Excerpts from a dataset
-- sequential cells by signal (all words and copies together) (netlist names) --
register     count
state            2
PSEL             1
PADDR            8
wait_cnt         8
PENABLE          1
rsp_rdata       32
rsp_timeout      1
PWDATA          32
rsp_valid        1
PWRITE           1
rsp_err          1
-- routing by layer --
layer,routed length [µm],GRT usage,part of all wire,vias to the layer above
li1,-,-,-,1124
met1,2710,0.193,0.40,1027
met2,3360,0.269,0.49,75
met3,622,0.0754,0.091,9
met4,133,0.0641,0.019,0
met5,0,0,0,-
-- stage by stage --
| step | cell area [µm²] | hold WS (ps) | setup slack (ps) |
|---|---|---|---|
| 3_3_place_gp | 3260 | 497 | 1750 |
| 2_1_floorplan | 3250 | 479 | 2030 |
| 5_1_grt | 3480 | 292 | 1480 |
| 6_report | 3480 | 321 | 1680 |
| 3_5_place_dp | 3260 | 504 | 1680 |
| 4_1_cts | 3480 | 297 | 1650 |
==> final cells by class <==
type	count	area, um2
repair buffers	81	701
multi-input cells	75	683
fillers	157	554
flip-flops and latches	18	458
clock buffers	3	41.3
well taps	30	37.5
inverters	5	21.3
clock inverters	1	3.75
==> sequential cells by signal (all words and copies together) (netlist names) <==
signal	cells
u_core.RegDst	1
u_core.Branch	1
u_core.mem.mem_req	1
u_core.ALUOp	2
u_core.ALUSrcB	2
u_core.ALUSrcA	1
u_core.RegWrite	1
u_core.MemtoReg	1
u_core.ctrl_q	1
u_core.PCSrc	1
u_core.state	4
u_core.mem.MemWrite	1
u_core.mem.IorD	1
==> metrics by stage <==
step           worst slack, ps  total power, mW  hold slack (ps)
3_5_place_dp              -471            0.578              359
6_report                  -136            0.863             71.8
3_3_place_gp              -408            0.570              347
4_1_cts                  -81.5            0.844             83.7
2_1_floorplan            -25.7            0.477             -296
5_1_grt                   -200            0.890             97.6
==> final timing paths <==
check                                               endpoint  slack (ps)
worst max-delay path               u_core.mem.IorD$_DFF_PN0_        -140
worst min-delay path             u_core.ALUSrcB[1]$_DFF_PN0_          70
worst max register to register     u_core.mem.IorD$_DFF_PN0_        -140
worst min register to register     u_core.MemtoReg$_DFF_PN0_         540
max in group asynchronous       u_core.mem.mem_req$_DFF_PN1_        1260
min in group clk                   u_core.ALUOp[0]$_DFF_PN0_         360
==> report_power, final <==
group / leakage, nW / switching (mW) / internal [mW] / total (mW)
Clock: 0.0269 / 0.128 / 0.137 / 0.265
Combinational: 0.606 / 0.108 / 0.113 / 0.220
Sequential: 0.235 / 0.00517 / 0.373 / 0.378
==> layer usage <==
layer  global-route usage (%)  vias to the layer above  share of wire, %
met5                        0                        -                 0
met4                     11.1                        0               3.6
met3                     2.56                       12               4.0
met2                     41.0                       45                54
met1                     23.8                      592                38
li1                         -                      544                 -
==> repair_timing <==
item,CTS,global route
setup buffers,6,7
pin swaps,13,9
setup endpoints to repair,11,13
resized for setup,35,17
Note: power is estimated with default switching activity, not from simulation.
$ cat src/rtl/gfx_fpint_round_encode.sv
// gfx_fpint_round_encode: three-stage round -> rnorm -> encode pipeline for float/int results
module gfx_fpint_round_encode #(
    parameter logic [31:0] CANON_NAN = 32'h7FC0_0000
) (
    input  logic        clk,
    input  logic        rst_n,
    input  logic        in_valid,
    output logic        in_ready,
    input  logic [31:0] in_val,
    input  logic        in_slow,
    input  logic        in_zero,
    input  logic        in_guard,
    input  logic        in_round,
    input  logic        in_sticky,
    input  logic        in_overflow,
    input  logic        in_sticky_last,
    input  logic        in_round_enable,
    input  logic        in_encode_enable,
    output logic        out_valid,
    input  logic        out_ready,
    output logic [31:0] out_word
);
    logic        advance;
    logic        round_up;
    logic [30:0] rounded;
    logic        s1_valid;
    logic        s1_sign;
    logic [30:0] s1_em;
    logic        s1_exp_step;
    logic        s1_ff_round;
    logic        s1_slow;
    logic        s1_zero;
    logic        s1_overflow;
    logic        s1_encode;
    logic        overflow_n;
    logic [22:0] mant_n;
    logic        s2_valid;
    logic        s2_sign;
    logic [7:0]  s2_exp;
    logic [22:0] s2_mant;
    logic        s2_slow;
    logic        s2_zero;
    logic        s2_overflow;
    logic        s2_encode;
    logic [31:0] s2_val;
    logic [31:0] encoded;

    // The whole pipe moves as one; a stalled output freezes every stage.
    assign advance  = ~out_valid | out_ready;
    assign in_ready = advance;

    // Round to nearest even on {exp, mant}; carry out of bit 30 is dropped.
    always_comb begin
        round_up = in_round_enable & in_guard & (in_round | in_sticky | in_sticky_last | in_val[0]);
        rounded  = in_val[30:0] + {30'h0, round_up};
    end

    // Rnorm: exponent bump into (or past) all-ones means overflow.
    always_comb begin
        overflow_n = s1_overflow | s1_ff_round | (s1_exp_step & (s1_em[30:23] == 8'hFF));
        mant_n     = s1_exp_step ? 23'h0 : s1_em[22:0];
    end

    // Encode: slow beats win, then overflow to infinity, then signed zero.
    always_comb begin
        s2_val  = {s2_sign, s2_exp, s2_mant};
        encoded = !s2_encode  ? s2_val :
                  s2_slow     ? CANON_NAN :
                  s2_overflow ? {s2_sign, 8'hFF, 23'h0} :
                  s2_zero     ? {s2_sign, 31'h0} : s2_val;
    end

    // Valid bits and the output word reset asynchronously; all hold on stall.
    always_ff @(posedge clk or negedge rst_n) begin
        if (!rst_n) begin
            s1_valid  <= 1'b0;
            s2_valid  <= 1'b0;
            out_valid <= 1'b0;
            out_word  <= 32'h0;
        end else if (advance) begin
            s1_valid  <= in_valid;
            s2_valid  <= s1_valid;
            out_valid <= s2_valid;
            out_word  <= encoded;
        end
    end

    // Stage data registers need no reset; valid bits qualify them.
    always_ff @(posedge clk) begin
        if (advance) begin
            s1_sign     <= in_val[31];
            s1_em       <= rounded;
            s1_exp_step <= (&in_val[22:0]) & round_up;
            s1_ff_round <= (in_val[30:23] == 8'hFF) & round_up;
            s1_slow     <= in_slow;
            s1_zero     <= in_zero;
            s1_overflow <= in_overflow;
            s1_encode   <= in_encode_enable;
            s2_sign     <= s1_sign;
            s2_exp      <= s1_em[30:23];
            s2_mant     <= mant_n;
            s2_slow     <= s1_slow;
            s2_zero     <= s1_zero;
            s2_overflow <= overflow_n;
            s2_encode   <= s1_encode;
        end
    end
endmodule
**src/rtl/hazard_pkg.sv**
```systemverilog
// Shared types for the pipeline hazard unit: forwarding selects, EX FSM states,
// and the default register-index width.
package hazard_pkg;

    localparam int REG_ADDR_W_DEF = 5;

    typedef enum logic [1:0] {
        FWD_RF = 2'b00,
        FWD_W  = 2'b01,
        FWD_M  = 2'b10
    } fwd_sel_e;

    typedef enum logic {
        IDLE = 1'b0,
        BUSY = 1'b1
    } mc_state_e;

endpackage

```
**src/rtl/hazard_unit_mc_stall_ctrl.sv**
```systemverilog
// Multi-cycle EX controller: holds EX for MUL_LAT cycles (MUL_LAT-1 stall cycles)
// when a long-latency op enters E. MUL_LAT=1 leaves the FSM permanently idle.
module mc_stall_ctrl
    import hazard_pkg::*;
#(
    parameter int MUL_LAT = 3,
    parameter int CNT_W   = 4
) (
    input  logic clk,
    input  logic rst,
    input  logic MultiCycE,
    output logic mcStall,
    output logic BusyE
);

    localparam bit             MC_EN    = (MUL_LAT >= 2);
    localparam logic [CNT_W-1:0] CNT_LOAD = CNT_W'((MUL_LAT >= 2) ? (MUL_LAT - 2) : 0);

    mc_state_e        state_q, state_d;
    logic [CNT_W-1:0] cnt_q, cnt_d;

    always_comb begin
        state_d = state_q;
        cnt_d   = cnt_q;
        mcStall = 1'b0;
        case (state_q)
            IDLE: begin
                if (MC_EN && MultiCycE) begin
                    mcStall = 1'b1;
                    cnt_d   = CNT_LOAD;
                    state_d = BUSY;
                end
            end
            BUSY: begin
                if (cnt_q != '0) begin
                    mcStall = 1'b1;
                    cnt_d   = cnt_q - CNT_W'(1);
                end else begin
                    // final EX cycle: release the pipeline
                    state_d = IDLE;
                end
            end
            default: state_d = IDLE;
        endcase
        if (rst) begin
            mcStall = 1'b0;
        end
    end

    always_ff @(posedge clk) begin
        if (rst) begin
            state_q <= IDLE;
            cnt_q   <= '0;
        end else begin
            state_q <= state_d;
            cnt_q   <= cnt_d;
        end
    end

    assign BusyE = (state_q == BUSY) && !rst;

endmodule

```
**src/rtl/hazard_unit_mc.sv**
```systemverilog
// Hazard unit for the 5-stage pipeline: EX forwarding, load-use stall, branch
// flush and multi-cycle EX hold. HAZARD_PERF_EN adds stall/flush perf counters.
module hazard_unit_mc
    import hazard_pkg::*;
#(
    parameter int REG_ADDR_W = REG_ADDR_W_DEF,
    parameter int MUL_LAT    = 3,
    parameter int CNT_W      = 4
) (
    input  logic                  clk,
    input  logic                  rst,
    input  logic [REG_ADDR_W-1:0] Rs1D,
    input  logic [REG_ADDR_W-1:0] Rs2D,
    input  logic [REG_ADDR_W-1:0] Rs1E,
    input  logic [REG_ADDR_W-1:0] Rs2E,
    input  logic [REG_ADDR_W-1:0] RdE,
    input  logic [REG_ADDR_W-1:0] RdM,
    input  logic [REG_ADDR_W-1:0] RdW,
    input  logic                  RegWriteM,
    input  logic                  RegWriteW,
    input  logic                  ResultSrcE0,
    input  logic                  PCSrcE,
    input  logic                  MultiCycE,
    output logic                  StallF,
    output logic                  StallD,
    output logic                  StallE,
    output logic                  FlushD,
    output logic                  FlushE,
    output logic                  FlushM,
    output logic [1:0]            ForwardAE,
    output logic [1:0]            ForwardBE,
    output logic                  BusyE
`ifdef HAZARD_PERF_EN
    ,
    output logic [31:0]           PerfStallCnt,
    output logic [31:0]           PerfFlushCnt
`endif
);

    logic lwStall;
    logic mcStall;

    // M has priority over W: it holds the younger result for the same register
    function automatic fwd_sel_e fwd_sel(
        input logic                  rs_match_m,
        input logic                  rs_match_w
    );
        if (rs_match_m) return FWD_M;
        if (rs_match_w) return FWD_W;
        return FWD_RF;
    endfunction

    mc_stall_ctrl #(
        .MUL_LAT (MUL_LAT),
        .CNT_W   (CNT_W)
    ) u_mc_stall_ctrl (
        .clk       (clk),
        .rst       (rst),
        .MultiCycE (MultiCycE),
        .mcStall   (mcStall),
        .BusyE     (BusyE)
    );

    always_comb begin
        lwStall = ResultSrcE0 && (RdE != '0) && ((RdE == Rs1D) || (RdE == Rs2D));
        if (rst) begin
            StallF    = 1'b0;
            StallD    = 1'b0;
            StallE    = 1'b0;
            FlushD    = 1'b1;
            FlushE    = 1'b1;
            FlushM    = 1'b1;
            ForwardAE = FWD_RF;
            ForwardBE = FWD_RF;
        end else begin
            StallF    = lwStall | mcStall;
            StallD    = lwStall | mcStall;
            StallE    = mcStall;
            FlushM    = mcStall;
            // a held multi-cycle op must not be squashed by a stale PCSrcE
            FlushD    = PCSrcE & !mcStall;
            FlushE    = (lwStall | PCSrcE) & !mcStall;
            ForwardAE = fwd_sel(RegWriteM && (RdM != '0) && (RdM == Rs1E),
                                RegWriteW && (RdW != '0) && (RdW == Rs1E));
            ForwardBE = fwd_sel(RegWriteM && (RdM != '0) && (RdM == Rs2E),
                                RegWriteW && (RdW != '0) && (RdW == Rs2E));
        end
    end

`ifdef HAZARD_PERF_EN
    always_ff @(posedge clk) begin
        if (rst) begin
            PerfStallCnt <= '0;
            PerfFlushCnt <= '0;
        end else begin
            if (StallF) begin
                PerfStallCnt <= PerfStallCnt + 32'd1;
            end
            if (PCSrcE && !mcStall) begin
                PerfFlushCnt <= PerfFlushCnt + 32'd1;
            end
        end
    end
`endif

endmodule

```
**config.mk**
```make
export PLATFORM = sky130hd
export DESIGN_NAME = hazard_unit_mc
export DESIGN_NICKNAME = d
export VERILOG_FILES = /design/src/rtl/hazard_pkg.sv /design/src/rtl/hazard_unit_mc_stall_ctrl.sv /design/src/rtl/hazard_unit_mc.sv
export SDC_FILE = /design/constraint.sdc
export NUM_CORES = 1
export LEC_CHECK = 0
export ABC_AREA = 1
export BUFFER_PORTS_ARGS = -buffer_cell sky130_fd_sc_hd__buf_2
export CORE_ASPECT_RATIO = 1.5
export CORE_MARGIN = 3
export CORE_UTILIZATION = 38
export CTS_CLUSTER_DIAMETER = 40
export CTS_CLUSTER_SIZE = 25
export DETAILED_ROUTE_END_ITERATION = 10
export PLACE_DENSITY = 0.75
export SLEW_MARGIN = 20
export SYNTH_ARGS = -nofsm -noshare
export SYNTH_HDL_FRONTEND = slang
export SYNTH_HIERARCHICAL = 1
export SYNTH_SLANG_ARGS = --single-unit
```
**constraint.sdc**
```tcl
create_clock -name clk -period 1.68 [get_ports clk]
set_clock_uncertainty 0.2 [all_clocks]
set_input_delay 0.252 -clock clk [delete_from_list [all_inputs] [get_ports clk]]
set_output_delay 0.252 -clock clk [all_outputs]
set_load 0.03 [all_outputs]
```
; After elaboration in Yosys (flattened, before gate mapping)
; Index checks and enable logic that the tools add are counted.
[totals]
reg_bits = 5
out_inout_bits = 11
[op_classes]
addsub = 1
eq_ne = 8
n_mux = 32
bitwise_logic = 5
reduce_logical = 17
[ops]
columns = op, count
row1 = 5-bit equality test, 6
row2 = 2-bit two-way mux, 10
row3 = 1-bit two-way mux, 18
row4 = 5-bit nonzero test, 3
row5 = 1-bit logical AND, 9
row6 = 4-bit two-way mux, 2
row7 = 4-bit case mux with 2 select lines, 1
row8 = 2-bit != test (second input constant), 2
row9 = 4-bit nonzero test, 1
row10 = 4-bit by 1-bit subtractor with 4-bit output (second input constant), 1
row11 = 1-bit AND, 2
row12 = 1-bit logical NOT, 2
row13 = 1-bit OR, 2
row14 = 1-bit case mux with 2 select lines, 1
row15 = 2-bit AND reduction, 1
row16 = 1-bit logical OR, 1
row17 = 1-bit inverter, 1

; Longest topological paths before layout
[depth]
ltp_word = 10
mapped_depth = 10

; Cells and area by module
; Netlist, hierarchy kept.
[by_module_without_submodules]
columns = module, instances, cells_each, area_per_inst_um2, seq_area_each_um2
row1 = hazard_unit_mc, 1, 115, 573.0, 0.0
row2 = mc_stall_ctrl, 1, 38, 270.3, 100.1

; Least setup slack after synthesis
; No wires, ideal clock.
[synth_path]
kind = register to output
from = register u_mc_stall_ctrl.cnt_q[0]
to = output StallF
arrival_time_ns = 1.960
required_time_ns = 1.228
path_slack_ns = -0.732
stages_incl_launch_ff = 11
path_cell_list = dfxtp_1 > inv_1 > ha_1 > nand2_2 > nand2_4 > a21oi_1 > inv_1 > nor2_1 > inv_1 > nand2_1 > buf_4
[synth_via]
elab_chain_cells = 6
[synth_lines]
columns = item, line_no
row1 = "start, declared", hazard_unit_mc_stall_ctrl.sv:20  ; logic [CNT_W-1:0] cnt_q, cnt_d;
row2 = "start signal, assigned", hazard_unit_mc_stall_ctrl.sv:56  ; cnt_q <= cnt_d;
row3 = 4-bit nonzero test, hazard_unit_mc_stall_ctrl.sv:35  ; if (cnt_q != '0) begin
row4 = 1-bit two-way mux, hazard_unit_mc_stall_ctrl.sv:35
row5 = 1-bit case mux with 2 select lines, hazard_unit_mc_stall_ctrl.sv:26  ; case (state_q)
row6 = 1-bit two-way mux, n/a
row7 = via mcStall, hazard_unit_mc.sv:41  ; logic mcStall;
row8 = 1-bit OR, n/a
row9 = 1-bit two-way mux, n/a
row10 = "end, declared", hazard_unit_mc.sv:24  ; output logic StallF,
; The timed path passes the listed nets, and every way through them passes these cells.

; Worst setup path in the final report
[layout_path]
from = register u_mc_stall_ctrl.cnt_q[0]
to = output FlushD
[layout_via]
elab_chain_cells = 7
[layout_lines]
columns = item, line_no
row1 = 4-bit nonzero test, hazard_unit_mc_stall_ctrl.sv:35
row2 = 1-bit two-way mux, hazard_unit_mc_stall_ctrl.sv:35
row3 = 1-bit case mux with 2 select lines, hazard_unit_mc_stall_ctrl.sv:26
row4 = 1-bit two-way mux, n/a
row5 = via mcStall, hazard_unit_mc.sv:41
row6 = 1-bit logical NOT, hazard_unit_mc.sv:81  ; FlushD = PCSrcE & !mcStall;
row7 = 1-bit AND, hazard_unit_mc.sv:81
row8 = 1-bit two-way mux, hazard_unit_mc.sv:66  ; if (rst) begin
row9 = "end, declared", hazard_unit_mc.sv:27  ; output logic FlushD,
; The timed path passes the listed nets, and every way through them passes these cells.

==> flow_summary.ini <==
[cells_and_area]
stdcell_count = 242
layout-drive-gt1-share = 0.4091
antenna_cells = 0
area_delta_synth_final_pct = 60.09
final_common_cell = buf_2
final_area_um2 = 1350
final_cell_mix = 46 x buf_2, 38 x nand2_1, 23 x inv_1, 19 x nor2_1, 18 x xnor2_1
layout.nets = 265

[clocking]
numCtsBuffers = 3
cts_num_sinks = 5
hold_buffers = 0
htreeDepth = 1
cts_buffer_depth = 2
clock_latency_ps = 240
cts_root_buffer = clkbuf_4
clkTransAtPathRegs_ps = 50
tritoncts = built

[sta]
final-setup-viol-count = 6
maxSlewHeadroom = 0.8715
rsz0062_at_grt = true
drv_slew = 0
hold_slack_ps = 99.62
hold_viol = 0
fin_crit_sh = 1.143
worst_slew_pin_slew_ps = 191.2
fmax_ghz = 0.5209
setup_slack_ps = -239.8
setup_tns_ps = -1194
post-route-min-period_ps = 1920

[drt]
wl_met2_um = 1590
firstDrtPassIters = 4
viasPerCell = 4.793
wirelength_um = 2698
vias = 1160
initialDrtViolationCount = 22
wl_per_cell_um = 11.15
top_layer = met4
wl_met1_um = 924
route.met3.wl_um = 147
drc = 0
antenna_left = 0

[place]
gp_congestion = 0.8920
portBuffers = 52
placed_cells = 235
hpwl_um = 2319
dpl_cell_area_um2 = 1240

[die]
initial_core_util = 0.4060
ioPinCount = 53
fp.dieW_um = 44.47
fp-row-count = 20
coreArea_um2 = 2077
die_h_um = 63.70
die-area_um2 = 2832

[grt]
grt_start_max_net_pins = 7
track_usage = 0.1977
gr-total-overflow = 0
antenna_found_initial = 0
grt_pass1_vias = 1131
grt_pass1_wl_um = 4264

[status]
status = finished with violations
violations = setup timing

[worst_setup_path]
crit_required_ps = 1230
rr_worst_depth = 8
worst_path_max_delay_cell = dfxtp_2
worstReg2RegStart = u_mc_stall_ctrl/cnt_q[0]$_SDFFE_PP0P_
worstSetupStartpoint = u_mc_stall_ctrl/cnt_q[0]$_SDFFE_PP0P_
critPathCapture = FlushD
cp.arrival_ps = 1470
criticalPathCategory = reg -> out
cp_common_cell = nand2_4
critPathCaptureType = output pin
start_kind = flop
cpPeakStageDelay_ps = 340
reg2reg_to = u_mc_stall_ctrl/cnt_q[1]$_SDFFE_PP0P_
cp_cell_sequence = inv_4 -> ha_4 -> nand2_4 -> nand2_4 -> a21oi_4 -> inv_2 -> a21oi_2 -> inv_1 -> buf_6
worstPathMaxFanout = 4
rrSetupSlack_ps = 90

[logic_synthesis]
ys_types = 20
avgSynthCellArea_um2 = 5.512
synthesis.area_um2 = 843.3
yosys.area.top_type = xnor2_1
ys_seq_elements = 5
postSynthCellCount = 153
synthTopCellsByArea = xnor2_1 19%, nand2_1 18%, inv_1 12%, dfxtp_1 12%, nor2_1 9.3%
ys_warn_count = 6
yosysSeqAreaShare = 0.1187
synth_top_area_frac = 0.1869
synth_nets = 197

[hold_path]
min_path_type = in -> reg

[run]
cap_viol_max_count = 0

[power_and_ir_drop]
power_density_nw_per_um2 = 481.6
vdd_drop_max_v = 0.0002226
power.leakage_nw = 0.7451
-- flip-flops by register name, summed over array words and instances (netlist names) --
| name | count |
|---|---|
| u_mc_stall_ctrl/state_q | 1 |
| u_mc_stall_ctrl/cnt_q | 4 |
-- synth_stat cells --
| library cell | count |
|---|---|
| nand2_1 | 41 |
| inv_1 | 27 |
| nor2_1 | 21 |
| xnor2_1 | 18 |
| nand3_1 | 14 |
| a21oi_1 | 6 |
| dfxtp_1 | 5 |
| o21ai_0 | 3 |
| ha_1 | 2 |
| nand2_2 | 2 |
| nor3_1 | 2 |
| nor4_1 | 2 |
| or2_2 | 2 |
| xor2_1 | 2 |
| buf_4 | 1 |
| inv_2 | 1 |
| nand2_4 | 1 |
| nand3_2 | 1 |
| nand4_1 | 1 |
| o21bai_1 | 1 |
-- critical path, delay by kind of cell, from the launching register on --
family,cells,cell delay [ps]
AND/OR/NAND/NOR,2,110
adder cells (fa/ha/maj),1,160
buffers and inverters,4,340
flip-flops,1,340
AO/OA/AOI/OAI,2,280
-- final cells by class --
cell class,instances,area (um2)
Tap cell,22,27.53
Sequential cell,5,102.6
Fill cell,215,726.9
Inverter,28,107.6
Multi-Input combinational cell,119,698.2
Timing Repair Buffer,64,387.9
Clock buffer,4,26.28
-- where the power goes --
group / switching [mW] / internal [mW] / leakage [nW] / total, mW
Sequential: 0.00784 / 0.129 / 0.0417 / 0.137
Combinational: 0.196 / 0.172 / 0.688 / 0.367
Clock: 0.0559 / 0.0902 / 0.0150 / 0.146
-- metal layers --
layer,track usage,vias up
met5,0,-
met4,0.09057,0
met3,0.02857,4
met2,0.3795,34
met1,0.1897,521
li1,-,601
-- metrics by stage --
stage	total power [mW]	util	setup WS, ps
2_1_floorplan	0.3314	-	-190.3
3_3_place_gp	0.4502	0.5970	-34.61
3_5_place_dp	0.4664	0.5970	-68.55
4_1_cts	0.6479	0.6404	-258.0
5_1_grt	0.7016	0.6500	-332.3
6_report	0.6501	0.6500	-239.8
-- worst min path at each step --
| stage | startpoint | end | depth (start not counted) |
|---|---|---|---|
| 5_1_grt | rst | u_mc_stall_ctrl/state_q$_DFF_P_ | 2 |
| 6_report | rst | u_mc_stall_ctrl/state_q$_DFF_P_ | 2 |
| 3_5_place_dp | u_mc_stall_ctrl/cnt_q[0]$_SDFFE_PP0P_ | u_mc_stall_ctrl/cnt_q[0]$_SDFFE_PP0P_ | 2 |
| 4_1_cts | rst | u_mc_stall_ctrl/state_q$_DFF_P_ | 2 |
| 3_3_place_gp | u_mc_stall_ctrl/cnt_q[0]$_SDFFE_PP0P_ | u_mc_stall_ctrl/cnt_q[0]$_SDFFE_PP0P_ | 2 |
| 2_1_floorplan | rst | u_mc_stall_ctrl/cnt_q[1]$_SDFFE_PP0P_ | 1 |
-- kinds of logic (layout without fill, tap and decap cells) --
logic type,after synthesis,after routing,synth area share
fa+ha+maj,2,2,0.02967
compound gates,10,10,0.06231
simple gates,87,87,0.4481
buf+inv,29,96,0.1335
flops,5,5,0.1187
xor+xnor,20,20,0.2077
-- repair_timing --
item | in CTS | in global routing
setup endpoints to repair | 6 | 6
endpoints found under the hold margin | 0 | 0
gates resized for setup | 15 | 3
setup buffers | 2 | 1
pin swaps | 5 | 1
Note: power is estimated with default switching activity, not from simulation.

Work task -
Please go through the data and copy each line containing the word "MemtoReg".

Response to this exercise -
u_core.MemtoReg	1
worst min register to register     u_core.MemtoReg$_DFF_PN0_         540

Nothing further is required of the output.